We decided at some point in July if it would be REALLY cool if we could meet in person; but due to him having a job, he wasn’t able to take the time off to come and visit me -and in hindsight my dad would not have been cool with that- so we decided to wait until after my 18th birthday; two days to be exact. So, on September 27th, my good friend Joel came to pick me up from my apartment and took me to the airport at 3 in the morning (my dad did not have a car at the time) and he sat there with me sipping hot chocolate and keeping me company until it was time for me to board the plane. I will be forever grateful for his willingness to do that for me!

Doing this was a MAJOR experience for me. Not only was I flying over 2,000 miles to meet a guy in person that I had met on the internet, it was also my first time flying. Scary stuff I tell you. But my plane ride was uneventful and I safely landed here in Salt Lake to Jeff waiting for me with a bouquet of yellow roses that had red edges on the petals.

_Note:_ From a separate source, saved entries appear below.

Source: an optimization exercise on an open RTL-to-GDS flow (aim: small area and a short achievable clock period). Production flows keep margins and buffers that such runs may drop.
The RTL was checked by simulation tests, not by an equivalence proof against the original design.
No driver is modelled on the clock port, so clocking that relies on it looks cheaper here than on a real chip.

== run a ==
## dle_rx
module dle_rx #(
    parameter MAX_LEN = 32
) (
    input  wire                       clk,
    input  wire                       rst,
    input  wire                       in_valid,
    input  wire [7:0]                 in_byte,
    output reg                        pkt_valid,
    output reg                        pkt_ok,
    output wire [7:0]                 pkt_id,
    output reg  [5:0]                 pkt_data_len,
    output wire [8*(MAX_LEN-4)-1:0]   pkt_data,
    output reg  [5:0]                 pkt_raw_len,
    output wire [8*MAX_LEN-1:0]       pkt_raw,
    output reg                        too_long
);
    localparam [7:0] DLE = 8'h10;
    localparam [7:0] ETX = 8'h03;
    localparam DMAX = MAX_LEN - 4;
    reg       inframe;
    reg [5:0] len;
    reg       par;         
    reg [7:0] d1;          
    reg       w1;          
    reg       kd1, kd2;    
    reg       k1;          
    reg       f1, f2;      
    reg [4:0] wp;          
    wire is_dle   = (in_byte == DLE);
    wire is_etx   = (in_byte == ETX);
    wire idx2     = (len >= 6'd2);
    wire keep     = idx2 && !par;
    wire complete = inframe && is_etx && (len >= 6'd4) && par;
    wire full     = inframe && (len == MAX_LEN - 1);
    wire fail_now = !pkt_ok || f2;
  ...
Size in the first run: ~1400 cells after synthesis, ~17000 µm² of cells after synthesis.
==> flow/config.mk <==
export PLATFORM = sky130hd
export DESIGN_NAME = dle_rx
export DESIGN_NICKNAME = dle_rx
export VERILOG_FILES = /design/flow/design.v
export SDC_FILE = /design/flow/constraint.sdc
export NUM_CORES = 4
export LEC_CHECK = 0
export CAP_MARGIN = 20
export CORE_MARGIN = 2
export CORE_UTILIZATION = 60
export CTS_CLUSTER_DIAMETER = 100
export CTS_CLUSTER_SIZE = 30
export PLACE_DENSITY = 0.75
export SLEW_MARGIN = 60
export SYNTH_HIERARCHICAL = 1
export SYNTH_MINIMUM_KEEP_SIZE = 0
==> flow/constraint.sdc <==
create_clock -name core_clock -period 30.0 [get_ports {clk}]
set_input_delay 6.0000 -clock core_clock [delete_from_list [all_inputs] [get_ports {clk}]]
set_output_delay 6.0000 -clock core_clock [all_outputs]
set_load 0.01 [all_outputs]
standard.sh (not shown) runs the stock make flow with config.mk's settings and CLKGATE_MAP_FILE= SYNTH_SCRIPT=/design/flow/synth_recipe.tcl, a recipe that flattens the netlist after the stock synthesis.
==> flow/flow/run.sh <==
#!/bin/bash
# The standard layout (the standard.sh, standard synthesis unchanged),
# with every port buffered by a sky130_fd_sc_hd__buf_1 instead of the
# resizer's default choice (a clkdlybuf4s50_1 delay cell, which is larger
# and slower). All of make's output goes to flow_make.log.
set -euo pipefail
bash standard.sh "BUFFER_PORTS_ARGS=-buffer_cell sky130_fd_sc_hd__buf_1" finish > flow_make.log 2>&1
> inputs changed (run a -> run b)
==> flow/flow/run.sh <==
#!/bin/bash
# The standard layout (the standard.sh, standard synthesis unchanged),
# with two changes to how it is placed:
# - every port is buffered by a sky130_fd_sc_hd__buf_1 instead of the
#   resizer's default choice (a clkdlybuf4s50_1 delay cell, which is larger
#   and slower);
# - after global placement, flow/upsize.tcl gives the port buffers on the
#   slowest output paths (and the flip-flops driving them) the next drive
#   strength.
# All of make's output goes to flow_make.log.
set -euo pipefail
bash standard.sh \
  "BUFFER_PORTS_ARGS=-buffer_cell sky130_fd_sc_hd__buf_1" \
  "POST_GLOBAL_PLACE_TCL=$PWD/flow/upsize.tcl" \
  "UPSIZE_OUT_NS=0.53" \
  finish > flow_make.log 2>&1
==> flow/flow/upsize.tcl (new file) <==
set thr $::env(UPSIZE_OUT_NS)
set block [ord::get_db_block]
set nbuf 0
set nff 0
foreach p [get_ports -filter "direction==output"] {
  set s [get_property $p slack_max]
  if {$s == "INF" || $s == "inf"} continue
  set arr [expr {30.0 - 6.0 - $s}]
  if {$arr <= $thr} continue
  set bterm [$block findBTerm [get_property $p name]]
  set net [$bterm getNet]
  foreach it [$net getITerms] {
    if {![$it isOutputSignal]} continue
    set inst [$it getInst]
    set m [[$inst getMaster] getName]
    if {$m == "sky130_fd_sc_hd__buf_1"} {
      replace_cell [$inst getName] sky130_fd_sc_hd__buf_2
      incr nbuf
      # the buffer's driver
      set in [$inst findITerm A]
      set n2 [$in getNet]
      foreach it2 [$n2 getITerms] {
        if {![$it2 isOutputSignal]} continue
        set i2 [$it2 getInst]
        if {[[$i2 getMaster] getName] == "sky130_fd_sc_hd__dfxtp_1"} {
          replace_cell [$i2 getName] sky130_fd_sc_hd__dfxtp_2
          incr nff
        }
      }
    }
  }
}
puts "upsize.tcl: $nbuf output buffers and $nff flip-flops upsized (threshold $thr ns)"
estimate_parasitics -placement
-- flow/config.mk --
<<< run a, line 10
export CORE_UTILIZATION = 60
>>> run b, line 10
export CORE_UTILIZATION = 70
<<< run a, line 13
export PLACE_DENSITY = 0.75
>>> run b, line 13
export PLACE_DENSITY = 0.85
Results
- Compared with run a, in run b final design area excluding fillers barely changed, share of final layout cell area taken by non-clock buffers barely changed, routed wire length per instance climbed 0.68 µm, total buffers and inverters traversed by the critical path barely changed, number of vias in the routed layout climbed 1.9%.
- In run b, fraction of met3 tracks used by global routing is higher than in run a.
- Ratio of routed vias to standard cells ends up higher on run b.
- Looking at non-clock buffer count, run b sits about 0.4% below run a.
- Run b ends up with higher area of all sequential standard cells than run a does.
- Worst hold slack was higher in the run labelled run a.

## re-timing with driven ports
How much do the figures lean on ideal ports? The routed layouts below were timed once more, with nothing changed but the port constraints. Step 1, drivers: a clkbuf_16 drives clk and a buf_2 each remaining input, both assumed. Step 2 also shifts input and output timing later by t, the mid clock arrival at the registers, as if the neighbouring blocks saw the same clock. Three values: ideal, step 1, step 2; two values: the first two.
run | shift t [ns] | setup slack, ns | worst hold slack (ns) | pins driven straight from the clock port
run a | 0.590 | 22.768 / 22.716 / 22.589 | 0.477 / 0.477 / 0.477 | 1
run b | 0.583 | 22.880 / 22.829 / 22.562 | 0.469 / 0.469 / 0.469 | 1
After both steps setup and hold are still met in every run listed. For run b, which loses most, drivers alone change the setup slack by -0.051 ns; drivers and shift together by -0.318 ns.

Seeing him for the first time was literally a life changing moment. I can’t believe I’m making a Twilight reference here, but there’s a part in Breaking Dawn where Jacob makes eye contact with Renesmee for the first time, and describes what he feels.

… All the lines that held me to my life were sliced apart in swift cuts that made me who I was […] 

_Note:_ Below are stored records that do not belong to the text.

From an optimization exercise on the open Yosys and OpenROAD flow, aimed at small area, a short achievable clock period and few clock cycles per item; shortcuts taken in it are not production practice.
Function was checked by simulation only, so behaviour that the tests miss may differ from the original.
Power and IR drop assume default switching activity.

### flow/flow/run.sh
#!/bin/bash
set -euo pipefail
bash standard.sh SETUP_SLACK_MARGIN=7.6 finish > standard.log 2>&1
### flow/standard.sh
#!/bin/bash
# synth_recipe.tcl (not shown) runs the flow's synth.tcl, then flattens the netlist and writes it again
# the make line also repeats each setting of config.mk as NAME=value (left out here)
make -C /OpenROAD-flow-scripts/flow DESIGN_CONFIG=/design/flow/config.mk WORK_HOME=/design/flow/orfs CLKGATE_MAP_FILE= SYNTH_SCRIPT=/design/flow/synth_recipe.tcl "${@:-finish}"
### flow/config.mk
export PLATFORM = sky130hd
export DESIGN_NAME = lpc_synth
export DESIGN_NICKNAME = lpc_synth
export VERILOG_FILES = /design/flow/design.v
export SDC_FILE = /design/flow/constraint.sdc
export NUM_CORES = 8
export LEC_CHECK = 0
export ABC_AREA = 1
export CAP_MARGIN = 20
export CORE_MARGIN = 2
export CORE_UTILIZATION = 55
export PLACE_DENSITY = 0.72
export SLEW_MARGIN = 20
### flow/constraint.sdc
create_clock -name core_clock -period 12.0 [get_ports {clk}]
set_input_delay 2.4000 -clock core_clock [delete_from_list [all_inputs] [get_ports {clk}]]
set_output_delay 2.4000 -clock core_clock [all_outputs]
set_load 0.01 [all_outputs]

 I was not left drifting. A new string held me where I was.

Not one string, but a million. Not strings, but steel cables. a million steel cables all tying me to one thing-to the very center of the universe.


I could see that now-how the universe swirled around this one point. I’ve never seen the symmetry of the universe before, but now it was plain.

— Jacob Black, Breaking Dawn by Stephanie Meyer

That pretty much sums up the experience of seeing Jeff for the first time. For a split second, his face momentarily took on this.. glow or something where it looked the same, yet different. Pure, as if I wasn’t seeing him through my dim nearsighted eyes. But with something else entirely different. Then hugging him and (yes even kissing him) was the sense of closure and completion that every person strives for. Hugging him, I realized This is it. I’m finally home and where I’m supposed to be. Here in his arms. It was as if every event and experience I had in my life, good and bad, amazing and tragic lead up to that critical point in time. I have no regrets, nor any desire to go back and change anything. I was so secure in my choice that by the time I left 2 weeks later, we knew we were going to end up married. And so we did on July 16, 2005.

I will be forever grateful for his presence in my life. And of course for him just being there for me in more ways than I can count. I wouldn’t trade in our 2,184 days together for anything.